BEGIN SOURCE DATA

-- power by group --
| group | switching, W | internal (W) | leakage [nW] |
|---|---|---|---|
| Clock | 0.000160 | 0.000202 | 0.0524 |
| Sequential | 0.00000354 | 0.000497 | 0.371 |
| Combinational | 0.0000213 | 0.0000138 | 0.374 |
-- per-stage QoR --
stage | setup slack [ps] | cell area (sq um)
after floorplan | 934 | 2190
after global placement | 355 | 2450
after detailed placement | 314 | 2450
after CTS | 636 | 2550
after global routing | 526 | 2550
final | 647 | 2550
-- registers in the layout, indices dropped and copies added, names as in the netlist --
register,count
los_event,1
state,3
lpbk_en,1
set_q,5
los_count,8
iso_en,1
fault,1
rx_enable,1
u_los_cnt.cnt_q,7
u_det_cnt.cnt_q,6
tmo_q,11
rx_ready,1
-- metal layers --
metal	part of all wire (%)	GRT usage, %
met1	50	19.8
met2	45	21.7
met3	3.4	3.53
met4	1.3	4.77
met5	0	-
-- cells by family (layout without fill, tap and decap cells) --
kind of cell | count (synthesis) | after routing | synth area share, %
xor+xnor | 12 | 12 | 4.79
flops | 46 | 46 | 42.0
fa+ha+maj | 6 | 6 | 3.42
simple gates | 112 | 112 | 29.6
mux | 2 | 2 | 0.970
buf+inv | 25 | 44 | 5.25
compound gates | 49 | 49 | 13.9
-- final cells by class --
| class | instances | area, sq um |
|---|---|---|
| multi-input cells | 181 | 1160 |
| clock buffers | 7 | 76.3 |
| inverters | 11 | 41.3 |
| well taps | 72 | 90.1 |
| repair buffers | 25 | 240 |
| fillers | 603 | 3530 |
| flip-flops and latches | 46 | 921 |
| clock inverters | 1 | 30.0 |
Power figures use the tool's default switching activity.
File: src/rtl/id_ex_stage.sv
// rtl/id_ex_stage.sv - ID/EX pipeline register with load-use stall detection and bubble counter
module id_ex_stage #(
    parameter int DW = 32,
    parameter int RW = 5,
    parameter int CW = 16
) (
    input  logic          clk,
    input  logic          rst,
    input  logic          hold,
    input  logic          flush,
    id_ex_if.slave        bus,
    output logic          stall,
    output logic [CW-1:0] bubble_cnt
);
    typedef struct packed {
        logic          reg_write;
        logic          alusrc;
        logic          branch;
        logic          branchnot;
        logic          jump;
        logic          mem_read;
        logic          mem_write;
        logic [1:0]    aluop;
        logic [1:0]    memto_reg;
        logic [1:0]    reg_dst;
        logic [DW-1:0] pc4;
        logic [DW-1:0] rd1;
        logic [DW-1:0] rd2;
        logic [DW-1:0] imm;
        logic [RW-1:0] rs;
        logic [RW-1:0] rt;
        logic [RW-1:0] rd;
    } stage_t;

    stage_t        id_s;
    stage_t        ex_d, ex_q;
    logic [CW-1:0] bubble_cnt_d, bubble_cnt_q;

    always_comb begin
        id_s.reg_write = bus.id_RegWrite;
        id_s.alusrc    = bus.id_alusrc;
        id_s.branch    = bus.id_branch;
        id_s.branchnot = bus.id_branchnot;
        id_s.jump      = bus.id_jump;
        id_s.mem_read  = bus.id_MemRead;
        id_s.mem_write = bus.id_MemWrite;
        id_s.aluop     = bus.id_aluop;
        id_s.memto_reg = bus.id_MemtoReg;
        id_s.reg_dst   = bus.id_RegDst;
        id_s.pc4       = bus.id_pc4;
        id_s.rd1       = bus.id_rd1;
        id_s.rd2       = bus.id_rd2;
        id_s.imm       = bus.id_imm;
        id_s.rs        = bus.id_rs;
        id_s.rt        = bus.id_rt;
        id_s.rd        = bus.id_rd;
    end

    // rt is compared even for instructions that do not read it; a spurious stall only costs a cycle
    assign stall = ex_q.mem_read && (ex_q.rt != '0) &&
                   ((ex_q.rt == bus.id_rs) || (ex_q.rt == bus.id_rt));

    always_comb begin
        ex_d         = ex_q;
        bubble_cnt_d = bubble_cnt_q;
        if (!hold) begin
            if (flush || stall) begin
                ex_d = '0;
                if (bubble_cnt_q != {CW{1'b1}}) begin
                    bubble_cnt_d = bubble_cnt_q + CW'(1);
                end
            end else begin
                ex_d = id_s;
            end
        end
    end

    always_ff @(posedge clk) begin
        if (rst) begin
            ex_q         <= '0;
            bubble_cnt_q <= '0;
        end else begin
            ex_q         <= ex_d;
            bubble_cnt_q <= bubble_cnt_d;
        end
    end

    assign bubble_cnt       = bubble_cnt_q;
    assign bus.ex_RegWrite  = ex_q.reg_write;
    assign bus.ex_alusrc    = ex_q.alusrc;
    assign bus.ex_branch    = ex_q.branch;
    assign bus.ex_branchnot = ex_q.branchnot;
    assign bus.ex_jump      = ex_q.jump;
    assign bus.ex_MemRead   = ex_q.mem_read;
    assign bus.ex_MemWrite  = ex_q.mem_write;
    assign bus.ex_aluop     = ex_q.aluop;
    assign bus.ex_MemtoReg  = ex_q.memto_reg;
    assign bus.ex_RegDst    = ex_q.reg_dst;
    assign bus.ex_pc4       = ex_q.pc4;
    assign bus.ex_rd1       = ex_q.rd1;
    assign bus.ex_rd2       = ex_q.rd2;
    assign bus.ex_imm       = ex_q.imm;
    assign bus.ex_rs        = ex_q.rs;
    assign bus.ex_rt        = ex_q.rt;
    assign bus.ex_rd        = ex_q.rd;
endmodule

END SOURCE DATA
BEGIN SOURCE DATA

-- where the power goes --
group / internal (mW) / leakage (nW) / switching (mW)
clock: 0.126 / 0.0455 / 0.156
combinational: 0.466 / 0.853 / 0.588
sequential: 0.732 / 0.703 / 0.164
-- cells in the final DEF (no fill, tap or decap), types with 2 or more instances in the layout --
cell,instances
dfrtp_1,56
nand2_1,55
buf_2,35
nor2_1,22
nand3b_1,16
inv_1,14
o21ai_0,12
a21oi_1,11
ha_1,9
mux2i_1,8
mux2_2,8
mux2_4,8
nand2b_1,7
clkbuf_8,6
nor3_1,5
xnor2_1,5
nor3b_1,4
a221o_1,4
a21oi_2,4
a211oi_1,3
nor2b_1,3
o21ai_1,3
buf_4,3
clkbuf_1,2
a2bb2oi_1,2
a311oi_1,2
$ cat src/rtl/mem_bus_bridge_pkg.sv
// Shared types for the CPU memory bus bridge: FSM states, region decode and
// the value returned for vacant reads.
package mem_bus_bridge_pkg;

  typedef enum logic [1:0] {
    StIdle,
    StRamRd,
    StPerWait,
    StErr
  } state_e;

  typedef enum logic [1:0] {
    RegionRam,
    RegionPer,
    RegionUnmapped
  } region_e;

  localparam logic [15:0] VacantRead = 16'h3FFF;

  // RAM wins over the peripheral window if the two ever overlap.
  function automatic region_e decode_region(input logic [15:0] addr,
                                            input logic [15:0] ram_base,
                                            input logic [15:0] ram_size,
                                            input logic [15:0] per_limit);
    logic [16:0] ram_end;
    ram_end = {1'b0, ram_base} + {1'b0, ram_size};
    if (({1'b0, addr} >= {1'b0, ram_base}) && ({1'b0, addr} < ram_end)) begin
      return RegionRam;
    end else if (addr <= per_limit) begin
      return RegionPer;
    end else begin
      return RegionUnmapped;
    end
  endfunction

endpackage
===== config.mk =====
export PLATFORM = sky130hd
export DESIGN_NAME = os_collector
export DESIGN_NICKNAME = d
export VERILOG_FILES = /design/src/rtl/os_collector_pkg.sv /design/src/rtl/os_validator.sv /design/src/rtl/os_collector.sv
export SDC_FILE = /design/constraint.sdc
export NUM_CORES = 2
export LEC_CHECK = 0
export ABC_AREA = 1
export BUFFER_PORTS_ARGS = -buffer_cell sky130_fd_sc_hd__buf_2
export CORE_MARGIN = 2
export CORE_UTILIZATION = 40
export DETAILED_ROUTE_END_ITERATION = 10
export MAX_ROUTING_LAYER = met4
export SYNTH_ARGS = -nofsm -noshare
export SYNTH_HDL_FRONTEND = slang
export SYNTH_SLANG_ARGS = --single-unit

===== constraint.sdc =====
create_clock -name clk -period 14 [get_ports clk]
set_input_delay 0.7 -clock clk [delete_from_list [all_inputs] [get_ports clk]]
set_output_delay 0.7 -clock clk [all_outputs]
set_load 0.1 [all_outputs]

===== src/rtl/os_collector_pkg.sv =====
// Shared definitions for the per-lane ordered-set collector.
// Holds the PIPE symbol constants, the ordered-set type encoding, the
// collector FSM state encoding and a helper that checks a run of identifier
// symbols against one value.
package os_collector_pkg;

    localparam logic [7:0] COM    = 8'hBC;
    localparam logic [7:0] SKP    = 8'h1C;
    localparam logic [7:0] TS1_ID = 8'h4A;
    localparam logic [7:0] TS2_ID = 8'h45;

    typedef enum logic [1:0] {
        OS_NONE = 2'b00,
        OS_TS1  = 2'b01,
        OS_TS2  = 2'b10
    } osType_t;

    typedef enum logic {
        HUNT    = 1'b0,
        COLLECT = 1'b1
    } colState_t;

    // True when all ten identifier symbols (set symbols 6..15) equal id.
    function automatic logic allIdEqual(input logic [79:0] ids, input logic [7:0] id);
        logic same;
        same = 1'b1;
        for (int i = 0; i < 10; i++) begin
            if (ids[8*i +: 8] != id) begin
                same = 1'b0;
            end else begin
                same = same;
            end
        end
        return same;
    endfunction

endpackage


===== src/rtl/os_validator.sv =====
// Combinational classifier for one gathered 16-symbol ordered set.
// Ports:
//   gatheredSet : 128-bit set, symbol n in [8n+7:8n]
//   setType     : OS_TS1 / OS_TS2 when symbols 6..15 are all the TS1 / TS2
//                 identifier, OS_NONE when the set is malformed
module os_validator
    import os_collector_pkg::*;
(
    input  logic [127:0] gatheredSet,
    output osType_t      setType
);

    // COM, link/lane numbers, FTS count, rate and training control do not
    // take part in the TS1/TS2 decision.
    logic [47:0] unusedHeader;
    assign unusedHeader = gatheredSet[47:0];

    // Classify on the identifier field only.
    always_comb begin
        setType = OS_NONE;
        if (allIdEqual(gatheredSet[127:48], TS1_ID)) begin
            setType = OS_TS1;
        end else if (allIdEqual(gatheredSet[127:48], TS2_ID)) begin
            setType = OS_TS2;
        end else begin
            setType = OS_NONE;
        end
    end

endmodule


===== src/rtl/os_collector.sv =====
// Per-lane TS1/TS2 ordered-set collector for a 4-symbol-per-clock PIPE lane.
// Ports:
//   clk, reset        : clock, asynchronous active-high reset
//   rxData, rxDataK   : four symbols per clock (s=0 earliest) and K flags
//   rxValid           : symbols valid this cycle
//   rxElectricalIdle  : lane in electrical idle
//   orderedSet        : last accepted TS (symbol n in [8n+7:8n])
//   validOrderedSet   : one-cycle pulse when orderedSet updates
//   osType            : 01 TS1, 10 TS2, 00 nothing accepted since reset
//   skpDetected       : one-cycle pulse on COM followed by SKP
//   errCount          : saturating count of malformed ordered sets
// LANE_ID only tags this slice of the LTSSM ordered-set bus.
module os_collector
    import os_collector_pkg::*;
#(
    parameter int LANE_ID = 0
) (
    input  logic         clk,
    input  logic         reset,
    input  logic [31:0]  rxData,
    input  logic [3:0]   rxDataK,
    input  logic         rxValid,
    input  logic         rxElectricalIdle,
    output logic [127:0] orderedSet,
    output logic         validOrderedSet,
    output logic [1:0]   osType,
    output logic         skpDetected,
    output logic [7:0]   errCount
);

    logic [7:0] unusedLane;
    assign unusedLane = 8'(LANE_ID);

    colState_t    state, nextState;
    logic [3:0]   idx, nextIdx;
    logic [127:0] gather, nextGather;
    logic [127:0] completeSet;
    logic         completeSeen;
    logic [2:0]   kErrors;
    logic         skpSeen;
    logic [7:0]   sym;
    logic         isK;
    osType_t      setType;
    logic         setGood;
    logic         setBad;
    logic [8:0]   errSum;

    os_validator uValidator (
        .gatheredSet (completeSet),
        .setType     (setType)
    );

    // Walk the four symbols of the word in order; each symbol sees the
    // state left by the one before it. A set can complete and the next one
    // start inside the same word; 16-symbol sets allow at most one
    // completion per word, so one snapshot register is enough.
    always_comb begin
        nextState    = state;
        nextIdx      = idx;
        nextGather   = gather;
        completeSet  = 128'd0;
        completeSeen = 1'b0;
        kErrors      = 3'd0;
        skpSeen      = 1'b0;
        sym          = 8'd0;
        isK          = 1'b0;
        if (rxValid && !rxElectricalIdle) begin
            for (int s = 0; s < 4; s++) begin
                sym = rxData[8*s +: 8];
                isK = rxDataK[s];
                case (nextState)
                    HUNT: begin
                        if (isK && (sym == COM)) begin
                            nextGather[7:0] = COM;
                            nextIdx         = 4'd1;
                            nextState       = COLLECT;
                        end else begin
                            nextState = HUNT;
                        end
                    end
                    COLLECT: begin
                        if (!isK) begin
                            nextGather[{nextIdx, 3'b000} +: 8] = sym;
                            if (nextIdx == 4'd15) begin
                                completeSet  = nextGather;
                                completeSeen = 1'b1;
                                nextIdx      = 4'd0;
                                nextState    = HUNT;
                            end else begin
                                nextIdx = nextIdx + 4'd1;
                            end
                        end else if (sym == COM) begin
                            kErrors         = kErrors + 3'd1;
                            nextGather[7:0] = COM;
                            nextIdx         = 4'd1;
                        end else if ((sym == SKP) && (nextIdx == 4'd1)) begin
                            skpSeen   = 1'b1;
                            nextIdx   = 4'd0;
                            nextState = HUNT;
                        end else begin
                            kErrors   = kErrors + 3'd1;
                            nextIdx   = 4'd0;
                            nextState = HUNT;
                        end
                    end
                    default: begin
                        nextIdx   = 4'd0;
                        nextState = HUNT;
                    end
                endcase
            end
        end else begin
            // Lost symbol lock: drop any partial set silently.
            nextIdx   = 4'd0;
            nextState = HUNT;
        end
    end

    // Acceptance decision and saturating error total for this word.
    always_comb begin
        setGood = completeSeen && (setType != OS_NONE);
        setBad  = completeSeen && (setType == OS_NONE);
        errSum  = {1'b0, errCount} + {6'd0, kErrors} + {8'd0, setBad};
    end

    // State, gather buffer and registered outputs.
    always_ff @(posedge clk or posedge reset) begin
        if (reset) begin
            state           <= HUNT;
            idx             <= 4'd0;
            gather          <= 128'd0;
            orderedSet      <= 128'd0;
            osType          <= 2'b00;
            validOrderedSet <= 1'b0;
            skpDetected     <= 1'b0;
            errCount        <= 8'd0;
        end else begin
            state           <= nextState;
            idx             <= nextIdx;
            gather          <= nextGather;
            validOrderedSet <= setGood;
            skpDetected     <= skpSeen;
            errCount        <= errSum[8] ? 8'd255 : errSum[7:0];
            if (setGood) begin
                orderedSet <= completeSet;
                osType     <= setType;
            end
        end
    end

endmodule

END SOURCE DATA

> **WHAT THIS TASK INVOLVES**:
Each line in the listing above that includes "buffers" is to be copied.

> **TASK RESULT**:
| clock buffers | 7 | 76.3 |
| repair buffers | 25 | 240 |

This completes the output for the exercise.